Please give the data below again in full, exactly as it stands.

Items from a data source
%%
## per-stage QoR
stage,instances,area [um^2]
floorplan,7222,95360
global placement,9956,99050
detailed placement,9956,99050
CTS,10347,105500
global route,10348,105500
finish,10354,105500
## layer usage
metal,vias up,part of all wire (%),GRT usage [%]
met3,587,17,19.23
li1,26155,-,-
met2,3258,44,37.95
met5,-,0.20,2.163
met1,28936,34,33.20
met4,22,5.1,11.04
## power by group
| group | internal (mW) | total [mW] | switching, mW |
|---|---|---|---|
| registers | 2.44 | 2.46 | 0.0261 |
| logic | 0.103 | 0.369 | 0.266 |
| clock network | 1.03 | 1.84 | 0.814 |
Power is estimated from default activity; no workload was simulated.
%%
* [REPLY]:
## per-stage QoR
stage,instances,area [um^2]
floorplan,7222,95360
global placement,9956,99050
detailed placement,9956,99050
CTS,10347,105500
global route,10348,105500
finish,10354,105500
## layer usage
metal,vias up,part of all wire (%),GRT usage [%]
met3,587,17,19.23
li1,26155,-,-
met2,3258,44,37.95
met5,-,0.20,2.163
met1,28936,34,33.20
met4,22,5.1,11.04
## power by group
| group | internal (mW) | total [mW] | switching, mW |
|---|---|---|---|
| registers | 2.44 | 2.46 | 0.0261 |
| logic | 0.103 | 0.369 | 0.266 |
| clock network | 1.03 | 1.84 | 0.814 |
Power is estimated from default activity; no workload was simulated.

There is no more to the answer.